*** Opening MATERIAL PROVIDED ***

===== config.mk =====
export PLATFORM = sky130hd
export DESIGN_NAME = codec_cfg_sequencer
export DESIGN_NICKNAME = d
export VERILOG_FILES = /design/src/rtl/codec_cfg_sequencer.sv
export SDC_FILE = /design/constraint.sdc
export NUM_CORES = 1
export LEC_CHECK = 0
export ABC_AREA = 1
export ABC_CLOCK_PERIOD_IN_PS = 3000
export CAP_MARGIN = 20
export CORE_MARGIN = 5
export CORE_UTILIZATION = 55
export CTS_BUF_LIST = sky130_fd_sc_hd__clkbuf_8
export DETAILED_ROUTE_END_ITERATION = 10
export GPL_TIMING_DRIVEN = 0
export PLACE_DENSITY = 0.81
export REMOVE_ABC_BUFFERS = 1
export SYNTH_ARGS = -nofsm -noshare
export SYNTH_HDL_FRONTEND = slang
export SYNTH_SLANG_ARGS = --single-unit

===== constraint.sdc =====
create_clock -name clk -period 3 [get_ports clk]
set_input_delay 0.6 -clock clk [delete_from_list [all_inputs] [get_ports clk]]
set_output_delay 0.6 -clock clk [all_outputs]
set_load 0.02 [all_outputs]
[config.mk]
export PLATFORM = sky130hd
export DESIGN_NAME = dmem_byte_lane_seq
export DESIGN_NICKNAME = d
export VERILOG_FILES = /design/src/rtl/dmem_byte_lane_seq.sv
export SDC_FILE = /design/constraint.sdc
export NUM_CORES = 1
export LEC_CHECK = 0
export ABC_AREA = 1
export CORE_MARGIN = 4
export CORE_UTILIZATION = 35
export CTS_BUF_LIST = sky130_fd_sc_hd__clkbuf_4 sky130_fd_sc_hd__clkbuf_8
export DETAILED_ROUTE_END_ITERATION = 10
export PLACE_DENSITY = 0.64
export SLEW_MARGIN = 10
export SYNTH_ARGS = -nofsm -noshare
export SYNTH_HDL_FRONTEND = slang
export SYNTH_SLANG_ARGS = --single-unit
[constraint.sdc]
create_clock -name clk -period 4.3 [get_ports clk]
set_input_delay 0.43 -clock clk [delete_from_list [all_inputs] [get_ports clk]]
set_output_delay 0.43 -clock clk [all_outputs]
set_load 0.01 [all_outputs]
[src/rtl/dmem_byte_lane_seq.sv]
// dmem_byte_lane_seq: byte-lane load/store sequencer for a byte-wide data RAM; optional ALIGN_CHECK_EN enables misalignment suppression
module dmem_byte_lane_seq #(
    parameter int ADDR_W = 13,
    parameter int DATA_W = 32
) (
    input  logic              clk,
    input  logic              rst,
    input  logic              start,
    input  logic [2:0]        num,
    input  logic              we,
    input  logic [DATA_W-1:0] wdata,
    input  logic [ADDR_W-1:0] byte_addr,
    input  logic              byte_valid,
    output logic [ADDR_W-1:0] ram_addr,
    output logic              ram_we,
    output logic [7:0]        ram_wdata,
    input  logic [7:0]        ram_rdata,
    output logic [31:0]       rdata,
    output logic              busy,
    output logic              done,
    output logic              misalign
);
    typedef enum logic [1:0] {IDLE, ACTIVE, DRAIN, FIN} state_t;
    state_t state, state_nx;
    logic [2:0] num_q;
    logic we_q;
    logic [DATA_W-1:0] wdata_q;
    logic [31:0] sh, sh_nx, ext;
    logic [2:0] k, n;
    logic [1:0] c;
    logic pend, beat, last, bad;
    logic [ADDR_W-1:0] addr_q;
    // beat qualification, RAM drive, lane merge and extension
    always_comb begin
        n = (num_q == 3'b001 || num_q == 3'b010) ? 3'd2 :
            (num_q == 3'b011 || num_q == 3'b100) ? 3'd1 : 3'd4;
        beat = state == ACTIVE && byte_valid && k < n && !start;
        last = beat && k == n - 3'd1;
`ifdef ALIGN_CHECK_EN
        bad = beat && k == 3'd0 && ((n == 3'd4 && byte_addr[1:0] != 2'b00) || (n == 3'd2 && byte_addr[0]));
`else
        bad = 1'b0;
`endif
        ram_addr = beat ? byte_addr : addr_q;
        ram_we = beat && we_q && !bad;
        ram_wdata = wdata_q[{k[1:0], 3'b000} +: 8];
        sh_nx = pend ? (sh | (32'(ram_rdata) << {c, 3'b000})) : sh;
        ext = num_q == 3'b001 ? {{16{sh_nx[15]}}, sh_nx[15:0]} :
              num_q == 3'b010 ? {16'h0000, sh_nx[15:0]} :
              num_q == 3'b011 ? {{24{sh_nx[7]}}, sh_nx[7:0]} :
              num_q == 3'b100 ? {24'h000000, sh_nx[7:0]} : sh_nx;
    end
    // next state: start always restarts; stores skip DRAIN; misaligned access ends at first beat
    always_comb begin
        state_nx = start ? ACTIVE :
                   (state == ACTIVE && bad) ? FIN :
                   (state == ACTIVE && last) ? (we_q ? FIN : DRAIN) :
                   state == DRAIN ? FIN :
                   state == FIN ? IDLE : state;
    end
    // state register
    always_ff @(posedge clk or posedge rst) begin
        if (rst) state <= IDLE;
        else state <= state_nx;
    end
    // access latches, beat/capture counters, load assembly and status outputs
    always_ff @(posedge clk or posedge rst) begin
        if (rst) begin
            num_q <= '0;
            we_q <= 1'b0;
            wdata_q <= '0;
            sh <= '0;
            k <= '0;
            c <= '0;
            pend <= 1'b0;
            addr_q <= '0;
            rdata <= '0;
            busy <= 1'b0;
            done <= 1'b0;
            misalign <= 1'b0;
        end else begin
            addr_q <= ram_addr;
            done <= 1'b0;
            misalign <= 1'b0;
            if (start) begin
                num_q <= num;
                we_q <= we;
                wdata_q <= wdata;
                k <= '0;
                c <= '0;
                sh <= '0;
                pend <= 1'b0;
                busy <= 1'b1;
            end else begin
                pend <= beat && !we_q && !bad;
                if (beat) k <= k + 3'd1;
                if (pend) begin
                    sh <= sh_nx;
                    c <= c + 2'd1;
                end
                if ((state == ACTIVE && (bad || (last && we_q))) || state == DRAIN) begin
                    busy <= 1'b0;
                    done <= 1'b1;
                    misalign <= bad;
                end
                if (state == DRAIN) rdata <= ext;
            end
        end
    end
endmodule
---- Yosys cells after proc, flatten, opt, wreduce, memory -nomap -nowiden ----
Cells that the tools add are included.
W data, S select, Z words.
storage, ports and cells
  bits of input ports ..................... 61
  register bits ........................... 123
  logic and storage cells ................. 71
  output and inout port bits .............. 57
operators by class
  muxes and demuxes ....................... 24
  shift-type cells ........................ 2
  bitwise gates (word level) .............. 2
  $lt $le $gt $ge ......................... 1
  eq/ne operators ......................... 8
  reductions and logical operators ........ 19
  add/subtract/negate cells ............... 3
operator list
  operator               count
  $mux W32               7
  $or A32 B32 Y32        1
  $shiftx A32 B6 Y8      1
  $shl A8 B5 Y32         1
  $mux W13               1
  $mux W2                6
  $mux W3                4
  $logic_and A1 B1 Y1    9
  $eq A3 B2 Y1 const B   2
  $mux W1                6
  $reduce_bool A2 Y1     3
  $eq A2 B2 Y1 const B   2
  $reduce_bool A4 Y1     1
  $add A3 B1 Y3 const B  1
  $eq A3 B1 Y1 const B   1
  $eq A3 B3 Y1           1
  $eq A3 B3 Y1 const B   1
  $logic_or A1 B1 Y1     3
  $lt A3 B3 Y1           1
  $sub A3 B1 Y3 const B  1
  $add A2 B1 Y2 const B  1
  $eq A2 B1 Y1 const B   1
  $logic_not A1 Y1       2
  $reduce_and A2 Y1      1
  $not A1 Y1             1

---- Longest topological paths before layout ----
Gate-level depths: netlist of run 1.
  word-level depth ........................ 13
  depth in mapped cells ................... 15
  depth with buffers taken out ............ 15

---- Worst setup path after synthesis of run 1 ----
OpenSTA, ideal clock, no wires.
  kind .................................... register to output
  start point ............................. register k[0]
  end point ............................... output port ram_addr[10]
  path buffers ............................ 2
  data required time ...................... 3.870 ns
  path slack .............................. 2.049 ns
  arrival ................................. 1.821 ns
  stages on the path, launching flop included .. 10
  path through ............................ dfrtp_1 -> clkinv_1 -> clkbuf_1 -> ha_1 -> o21bai_1 -> nand2_1 -> nand3_2 -> clkbuf_1 -> nand2_1 -> nand2_1
on the way
  word-level cells in the longest chain between the ends .. 4
ends and longest elaborated chain
  item                               RTL line  RTL
  start, declared                    29        logic [2:0] k, n;
  start signal, assigned             96        if (beat) k <= k + 3'd1;
  $lt A3 B3 Y1                       37        beat = state == ACTIVE && byte_valid && k < n && !start;
  $logic_and A1 B1 Y1 (2 in series)  37
  $mux W13                           44        ram_addr = beat ? byte_addr : addr_q;
  end, declared                      14        output logic [ADDR_W-1:0] ram_addr,
No other way between the ends.

---- Worst setup path in the final report of run 1 ----
  start point ............................. register num_q[0]
  end point ............................... output port ram_addr[12]
on the way
  word-level cells in the longest chain between the ends .. 8
  elaborated cells on any way between the ends .. 12
  classes of those cells .................. order compare: 1; eq/ne: 4; mux: 3; reduce/logical: 4
ends and longest elaborated chain
  item                                                 RTL line  RTL
  start, declared                                      25        logic [2:0] num_q;
  start signal, assigned                               86        num_q <= num;
  $eq A3 B2 Y1 / $eq A3 B3 Y1 (equally long branches)  36        (num_q == 3'b011 || num_q == 3'b100) ? 3'd1 : 3'd4;
  $logic_or A1 B1 Y1                                   36
  $mux W3                                              36
  $mux W3 *                                            35        n = (num_q == 3'b001 || num_q == 3'b010) ? 3'd2 :
  $lt A3 B3 Y1 *                                       37
  $logic_and A1 B1 Y1 * (2 in series)                  37
  $mux W13 *                                           44
Mark *: on every way between the ends. The rest lies on a longest branch, timed or not.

*** Closing MATERIAL PROVIDED ***

*ASSIGNMENT*: Whenever a line of the records holds the string "operators", pick it out and copy it.

*WRITTEN SOLUTION*:
operators by class
  eq/ne operators ......................... 8
  reductions and logical operators ........ 19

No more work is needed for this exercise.